As winter has descended on us here in Maine, I can’t help but think about the S-word: Snow. Winter can be a b**ch, to put it bluntly.
The whole winter’s-upon-us awareness also has me thinking about how my perception of things like bad weather has changed as I’ve gotten older. When I was in my twenties, thirties and even forties, a snowstorm was, at worst, a nuisance that might require adjusting my social plans.
Now, in my early sixties, an impending storm demands stocking up on essentials like food, wine, cat food, litter and toilet paper, ensuring we have enough heating oil and propane, and topping off the car’s gas tank. When did I get so responsible?
Winter weather also has me nervous about walking on snow and ice—something I never used to think twice about (as evidenced by the high-heeled boots I used to wear because looking good trumped practicality).
But since a couple of friends have taken nasty spills and broken bones, another friend’s mother died as a result of a head injury from a fall, and I have osteopenia (my bones are thinning), I wear sensible boots or shoes with decent soles even for a trip to the mailbox. I’ve even contemplated getting crampons (those metal plates with spikes that you attach to your boots for walking on ice)—the antithesis of fashionable.
And high winds during a blizzard—when I was younger, that just added to the drama of a storm. Now I worry about trees falling, and lie awake at night plotting how we’d round up the cats and get ourselves out—assuming we’re unscathed—and where the hell we’d go at the height of a freakin’ blizzard.
Other things that speak to my growing sense of cautiousness at this age:
- I’m nervous about driving after dark in unfamiliar areas because my night vision isn’t what it used to be
- Walking down stairs, I always hold onto the railing and watch where I’m stepping
- At the grocery store, I use the store-supplied antiseptic cloths to wipe down the shopping cart during cold and flu season (and yes, I get my flu shot every year)
- In this same vein, I’ve gotten more diligent about washing my hands after I’ve been out anywhere
Hubs admits to his own must-dos when it comes to being cautious, including:
- Double-checking that all the doors are locked before retiring for the night (remember the Jack Nicholson character Melvin in “As Good as It Gets” who’d flip the deadbolt back and forth five times in good OCD fashion? Just sayin’.)
- Asking me to do a tick-check every time he comes in from mowing the lawn (and no, that’s not a euphemism for foreplay—the incidence of Lyme disease in Maine has increased five-fold in the last decade). Update: we’ve moved to a condo where the yard work is handled by others, so this is no longer required.
I’m not saying it’s wrong to do any of these things; in fact, I believe that being cautious—as in thinking through what might happen if—is a sign of maturity and reason (and not being a paranoid old fart). Call it contingency planning or risk management, to borrow from the business world’s vernacular.

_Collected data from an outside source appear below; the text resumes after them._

--- src/rtl/ahb_pkg.sv ---
// ahb_pkg: shared AHB-Lite encodings and the SRAM slave FSM state set.
// Imported by the slave RTL and by the bus master side.
package ahb_pkg;

    typedef enum logic [1:0] {
        HTRANS_IDLE   = 2'b00,
        HTRANS_BUSY   = 2'b01,
        HTRANS_NONSEQ = 2'b10,
        HTRANS_SEQ    = 2'b11
    } htrans_e;

    typedef enum logic [1:0] {
        HRESP_OKAY  = 2'b00,
        HRESP_ERROR = 2'b01
    } hresp_e;

    typedef enum logic [2:0] {
        HSIZE_BYTE  = 3'b000,
        HSIZE_HALF  = 3'b001,
        HSIZE_WORD  = 3'b010,
        HSIZE_DWORD = 3'b011
    } hsize_e;

    typedef enum logic [2:0] {
        HBURST_SINGLE = 3'b000,
        HBURST_INCR   = 3'b001,
        HBURST_WRAP4  = 3'b010,
        HBURST_INCR4  = 3'b011,
        HBURST_WRAP8  = 3'b100,
        HBURST_INCR8  = 3'b101,
        HBURST_WRAP16 = 3'b110,
        HBURST_INCR16 = 3'b111
    } hburst_e;

    typedef enum logic [2:0] {
        ST_IDLE,
        ST_WAIT,
        ST_DATA,
        ST_ERR1,
        ST_ERR2
    } slave_state_e;

endpackage

--- src/rtl/ahb_slave_mem.sv ---
// ahb_slave_mem: single-port 32-bit word RAM, asynchronous read,
// synchronous write when we is high. Contents are never reset.
//   clk   - write clock
//   we    - write enable
//   addr  - word address
//   wdata - write data
//   rdata - combinational read data at addr
module ahb_slave_mem #(
    parameter int unsigned MEM_WORDS = 64
) (
    input  logic                                           clk,
    input  logic                                           we,
    input  logic [((MEM_WORDS > 1) ? $clog2(MEM_WORDS) : 1)-1:0] addr,
    input  logic [31:0]                                    wdata,
    output logic [31:0]                                    rdata
);

    logic [31:0] mem [MEM_WORDS];

    always_ff @(posedge clk) begin
        if (we) begin
            mem[addr] <= wdata;
        end
    end

    assign rdata = mem[addr];

endmodule

--- src/rtl/ahb_sram_slave.sv ---
// ahb_sram_slave: AHB-Lite slave backed by a word SRAM, with a
// configurable number of wait states per OKAY data phase and a two-cycle
// ERROR response for bad size, misalignment or out-of-range addresses.
//   HCLK/HRESET           - clock, synchronous active-low reset
//   HSEL, HADDR, HTRANS,
//   HWRITE, HSIZE, HBURST - address-phase inputs (HBURST ignored)
//   HWDATA                - write data in the data phase
//   HREADY                - bus ready, completes the previous data phase
//   HRDATA, HREADYOUT,
//   HRESP                 - data-phase responses
module ahb_sram_slave
    import ahb_pkg::*;
#(
    parameter int unsigned MEM_WORDS   = 64,
    parameter int unsigned WAIT_STATES = 1
) (
    input  logic        HCLK,
    input  logic        HRESET,
    input  logic        HSEL,
    input  logic [31:0] HADDR,
    input  logic [1:0]  HTRANS,
    input  logic        HWRITE,
    input  logic [2:0]  HSIZE,
    input  logic [2:0]  HBURST,
    input  logic [31:0] HWDATA,
    input  logic        HREADY,
    output logic [31:0] HRDATA,
    output logic        HREADYOUT,
    output logic [1:0]  HRESP
);

    localparam int unsigned AW = (MEM_WORDS > 1) ? $clog2(MEM_WORDS) : 1;

    slave_state_e  state, state_nxt;
    logic [3:0]    cnt, cnt_nxt;
    logic [AW-1:0] addr_q;
    logic          write_q;
    logic          accept;
    logic          addr_err;
    logic          load;
    logic          mem_we;
    logic [31:0]   mem_rdata;
    slave_state_e  accept_state;

    // Burst type and the low HTRANS bit play no part in decode.
    logic unused_bits;
    assign unused_bits = ^{HBURST, HTRANS[0]};

    assign accept   = HSEL & HREADY & HTRANS[1];
    assign addr_err = (HSIZE != HSIZE_WORD) ||
                      (HADDR[1:0] != 2'b00) ||
                      ({2'b00, HADDR[31:2]} >= 32'(MEM_WORDS));

    always_comb begin
        if (addr_err) begin
            accept_state = ST_ERR1;
        end else if (WAIT_STATES == 0) begin
            accept_state = ST_DATA;
        end else begin
            accept_state = ST_WAIT;
        end
    end

    always_comb begin
        state_nxt = state;
        cnt_nxt   = cnt;
        HREADYOUT = 1'b1;
        HRESP     = HRESP_OKAY;
        HRDATA    = '0;
        mem_we    = 1'b0;
        load      = 1'b0;
        case (state)
            ST_IDLE: begin
                load      = accept;
                state_nxt = accept ? accept_state : ST_IDLE;
            end
            ST_WAIT: begin
                HREADYOUT = 1'b0;
                cnt_nxt   = cnt - 4'd1;
                if (cnt == 4'd1) begin
                    state_nxt = ST_DATA;
                end
            end
            ST_DATA: begin
                // Write lands at the end of this cycle, so a pipelined read of
                // the same word in the next data phase sees it via async read.
                if (write_q) begin
                    mem_we = 1'b1;
                end else begin
                    HRDATA = mem_rdata;
                end
                load      = accept;
                state_nxt = accept ? accept_state : ST_IDLE;
            end
            ST_ERR1: begin
                HREADYOUT = 1'b0;
                HRESP     = HRESP_ERROR;
                state_nxt = ST_ERR2;
            end
            ST_ERR2: begin
                HRESP     = HRESP_ERROR;
                load      = accept;
                state_nxt = accept ? accept_state : ST_IDLE;
            end
            default: begin
                state_nxt = ST_IDLE;
            end
        endcase
        if (load && !addr_err) begin
            cnt_nxt = 4'(WAIT_STATES);
        end
    end

    always_ff @(posedge HCLK) begin
        if (!HRESET) begin
            state   <= ST_IDLE;
            cnt     <= '0;
            addr_q  <= '0;
            write_q <= 1'b0;
        end else begin
            state <= state_nxt;
            cnt   <= cnt_nxt;
            if (load) begin
                addr_q  <= HADDR[AW+1:2];
                write_q <= HWRITE;
            end
        end
    end

    ahb_slave_mem #(
        .MEM_WORDS(MEM_WORDS)
    ) u_mem (
        .clk  (HCLK),
        .we   (mem_we),
        .addr (addr_q),
        .wdata(HWDATA),
        .rdata(mem_rdata)
    );

endmodule

--- config.mk ---
export PLATFORM = sky130hd
export DESIGN_NAME = ahb_sram_slave
export DESIGN_NICKNAME = d
export VERILOG_FILES = /design/src/rtl/ahb_pkg.sv /design/src/rtl/ahb_slave_mem.sv /design/src/rtl/ahb_sram_slave.sv
export SDC_FILE = /design/constraint.sdc
export NUM_CORES = 2
export LEC_CHECK = 0
export ABC_AREA = 1
export CAP_MARGIN = 40
export CELL_PAD_IN_SITES_DETAIL_PLACEMENT = 0
export CELL_PAD_IN_SITES_GLOBAL_PLACEMENT = 2
export CORE_MARGIN = 2
export CORE_UTILIZATION = 45
export DETAILED_ROUTE_END_ITERATION = 8
export GPL_TIMING_DRIVEN = 0
export PLACE_DENSITY = 0.95
export SYNTH_ARGS = -nofsm -noshare
export SYNTH_HDL_FRONTEND = slang
export SYNTH_HIERARCHICAL = 1
export SYNTH_SLANG_ARGS = --single-unit
--- constraint.sdc ---
create_clock -name HCLK -period 8.8 [get_ports HCLK]
set_input_delay 1.32 -clock HCLK [delete_from_list [all_inputs] [get_ports HCLK]]
set_output_delay 1.32 -clock HCLK [all_outputs]
set_load 0.1 [all_outputs]
==> results.sh <==
export IMPL_outcome="finished clean"
export IMPL_final_setup_viol_count=0
export IMPL_instances_no_fill=11800
export IMPL_netlist_top_cells_area="sky130_fd_sc_hd__edfxtp_1 71%, sky130_fd_sc_hd__nand2_1 25%, sky130_fd_sc_hd__buf_2 1.4%, sky130_fd_sc_hd__nor2_1 0.86%, sky130_fd_sc_hd__clkbuf_1 0.60%"
export IMPL_grt_antenna_before_repair=25
export IMPL_int_power_mw=16.0
export IMPL_grt_max_degree=65
export IMPL_ctsHtreeMaxLevel=4
export IMPL_worst_r2r_setup_slack_ns=4.89
export IMPL_cts_num_sinks=2062
export IMPL_dr_pass1_iters=6
export IMPL_final_cell_area_sq_mm=0.101
export IMPL_cts_hold_buffers_added=0
export IMPL_placeableCoreArea_sq_mm=0.192
export IMPL_numCtsBuffers=212
export IMPL_clock_skew_ns=0.0377
export IMPL_cts_repair_timing_setup_buffer_count=0
export IMPL_post_cts_resized=0
export IMPL_die_area_sq_mm=0.197
export IMPL_worst_path_max_fanout=10
export IMPL_sequential_cell_fraction_of_total_power_pct=51.5
export IMPL_hold_path_class="flip-flop to flip-flop"
export IMPL_combPwrFrac_pct=7.6
export IMPL_final_min_clock_period_ns=6.69
export IMPL_final_hold_violation_count=0
export IMPL_number_of_flops_mapped_to_enable_cells_by_yosys=2048
export IMPL_wire_per_inst_um=23.5
export IMPL_remaining_drc_errors=0
export IMPL_crit_path_cell_trace="buf_2 -> inv_2 -> buf_2 -> clkbuf_1 -> nand2_1 -> nand2_1 -> nand2_1 -> nand2_1 -> nand2_1 -> nand2_1 -> nor2_1 -> nand2_1 -> nand2_1 -> nor2_1 -> clkdlybuf4s50_1 -> buf_8"
export IMPL_port_buffers=105
export IMPL_synth_fp_nets=8687
export IMPL_actual_transition_at_the_worst_max_transition_pin_ns=1.04
export IMPL_synth_commonest_cells="5,778 x sky130_fd_sc_hd__nand2_1, 2,048 x sky130_fd_sc_hd__edfxtp_1, 247 x sky130_fd_sc_hd__buf_2"
export IMPL_critical_path_top_cell_by_count="sky130_fd_sc_hd__nand2_1"
export IMPL_cell_leakage_power_nw=41.8
export IMPL_synth_area_sq_mm=0.0870
export IMPL_power_switching_share_pct=23.7
export IMPL_std_cell_rows=161
export IMPL_end_kind="output port"
export IMPL_timing_critical_path_slowest_cell_delay_ns=0.69
export IMPL_clock_latency_ns=0.85
export IMPL_initial_utilization_pct=45.2
export IMPL_fin_crit_sh_pct=76.0
export IMPL_utilization_pct=52.6
export IMPL_grt_setup_unrepaired="no"
export IMPL_detailedRoute_firstIterationViolations=6658
export IMPL_gr_total_overflow=0
export IMPL_yosysMostFrequentCell="sky130_fd_sc_hd__nand2_1"
export IMPL_clkTransAtPathRegs_ns=0.06
export IMPL_io_pins=112
export IMPL_yosysWarnings=6
export IMPL_clk_root_buffer_cell="sky130_fd_sc_hd__clkbuf_16"
export IMPL_setup_worst_path_start_class="flip-flop"
export IMPL_slew_headroom_pct=30.7
export IMPL_share_of_the_synthesized_area_in_the_top_cell_type_pct=70.7
export IMPL_fmax_mhz=150
export IMPL_timing_max_cap_violations=0
export IMPL_final_max_slew_violation_count=0
export IMPL_synth_top_cell_by_area="sky130_fd_sc_hd__edfxtp_1"
export IMPL_ir_worst_vdd_mv=0.156
export IMPL_netlist_cell_type_count=36
export IMPL_synth_ff_type="sky130_fd_sc_hd__edfxtp_1"
export IMPL_max_clock_path_buffers=3
export IMPL_post_drt_via_cell_ratio=5.21
export IMPL_fp_dieH_um=444
export IMPL_crit_required_ns=7.48
export IMPL_postRouteAntennaNets=0
export IMPL_p_switching_mw=4.98
export IMPL_fill_cells=16900
export IMPL_sequential_area_share_after_synthesis_pct=71.0
export IMPL_syn2layout_area_growth_pct=16.4
export IMPL_dp_final_hpwl_um=197000
export IMPL_placedCellCount=11400
export IMPL_total_placed_instance_area_sq_mm=0.0946
export IMPL_fin_tns_setup_ns=0
export IMPL_grt_pass1_vias=58100
export IMPL_drt_total_wl_um=277000
export IMPL_slowest_stage="sky130_fd_sc_hd__buf_2"
export IMPL_syn_area_per_cell_sq_um=10.1
export IMPL_p_clk_share_pct=40.9
export IMPL_worst_setup_path_category="flip-flop to output port"
export IMPL_ys_async_sr_fraction_pct=0
export IMPL_worst_ep_arrival_time_ns=5.37
export IMPL_layout_drive_gt1_share_pct=9.14
export IMPL_route_vias_total=61500
export IMPL_chipWidth_um=444
export IMPL_power_density_cell_area_mw_per_mm2=207
export IMPL_track_usage_pct=27.9
export IMPL_layout_nets=9171
export IMPL_globalplace_congestion=0.936
export IMPL_synth_seq_cells=2062
export IMPL_cts_tree="built"
export IMPL_syn_inst=8608
export IMPL_global_route_wire_length_before_repair_um=396000
-- cell families (layout without fill, tap and decap cells) --
family / Yosys count / after routing / synth area share [%]
flops: 2062 / 2062 / 71.0
other cells: 1 / 8 / 0.00431
compound gates: 26 / 26 / 0.173
xor+xnor: 3 / 3 / 0.0389
fa+ha+maj: 2 / 2 / 0.0288
simple gates: 6023 / 6023 / 26.2
buf+inv: 491 / 1150 / 2.57
-- worst max-delay path: cells and delay by family (launching register included) --
family / cells / cell delay, ns
buf+inv: 6 / 2.57
simple gates: 10 / 1.60
flops: 1 / 0.31
-- state kept, by name, summed over array words and instances (netlist names) --
register / cells
addr_q: 6
cnt: 4
state: 3
u_mem/mem: 2048
write_q: 1
-- metal layers --
metal | part of all wire [%] | global-route usage (%) | up-vias
li1 | - | - | 28800
met1 | 40 | 37.3 | 29600
met2 | 46 | 44.0 | 2574
met3 | 8.5 | 4.83 | 538
met4 | 5.8 | 14.5 | 2
met5 | 0.0047 | 0 | -
-- area by class of cell --
type / count / area (sq um) / share of cell area, %
Clock inverter: 126 / 947 / 0.936
Multi-Input combinational cell: 6055 / 23400 / 23.2
Clock buffer: 263 / 5580 / 5.52
Sequential cell: 2062 / 61800 / 61.0
Antenna cell: 7 / 17.5 / 0.0173
Timing Repair Buffer: 270 / 4040 / 4.00
Buffer: 430 / 2010 / 1.98
Tap cell: 2526 / 3160 / 3.12
Inverter: 61 / 231 / 0.229
-- placed cells by master (no fill, tap or decap), types with 44 or more instances in the layout --
master                               n
sky130_fd_sc_hd__buf_4              51
sky130_fd_sc_hd__inv_1              44
sky130_fd_sc_hd__clkbuf_1          183
sky130_fd_sc_hd__buf_12             56
sky130_fd_sc_hd__nand2_1          5778
sky130_fd_sc_hd__edfxtp_1         2048
sky130_fd_sc_hd__buf_2             260
sky130_fd_sc_hd__clkinv_1           64
sky130_fd_sc_hd__nor2_4             63
sky130_fd_sc_hd__clkdlybuf4s50_1    73
sky130_fd_sc_hd__clkbuf_16         216
sky130_fd_sc_hd__nor2_1            138
-- power by group through the flow --
stage                     Clock [mW]  Sequential, mW  Combinational, mW
after global placement             0            11.0               1.49
after CTS                       8.67            10.8               1.57
after detailed placement           0            11.0               1.57
after floorplan                    0            11.0              0.746
final                           8.58            10.8               1.60
after global routing            9.05            10.8               1.72
-- stage by stage --
stage | setup WS (ns) | power [mW] | hold slack [ns]
floorplan | 4.06 | 11.8 | 0.449
global placement | 0.876 | 12.5 | 0.470
detailed placement | 3.01 | 12.6 | 0.471
CTS | 2.09 | 21.0 | 0.484
global route | 2.05 | 21.6 | 0.517
finish | 2.11 | 21.0 | 0.482
-- final timing paths --
path	start	depth (start not counted)	end
min reg2reg	addr_q[1]$_SDFFE_PN0P_	2	addr_q[1]$_SDFFE_PN0P_
min	addr_q[1]$_SDFFE_PN0P_	2	addr_q[1]$_SDFFE_PN0P_
max reg2reg	addr_q[1]$_SDFFE_PN0P_	8	u_mem/mem[60][16]$_DFFE_PP_
max	addr_q[1]$_SDFFE_PN0P_	16	HRDATA[16]
(Power assumes the default switching activity.)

Conversely, there’s a certain obliviousness that accompanies youth, fueled by a sense of invincibility that emboldened us to take (often stupid) risks that most of us would never consider at this age. I cringe when I remember times I drove under the influence, for example, or went home with someone I barely knew. Or smoked cigarettes, for gawd’s sake. What the hell was I thinking?
Part of the wisdom we acquire as we get older is the realization that we’re definitely not invincible, and it makes sense to do what we can to improve our odds of living as calamity-free as possible for as long as possible.
Importantly, this doesn’t mean not ever taking risks (that approach, I’d wager, probably means you’re either cloistered or dead). I just try to avoid the unnecessary ones. Speaking of which, I’d better see about getting my flu shot soon…
I’m not risk averse;
I just like to mitigate
the downside. Smart, huh?
What about you? Are there things you find yourself doing—or avoiding—today that you never imagined when you were younger? Does it make you feel old—or wise?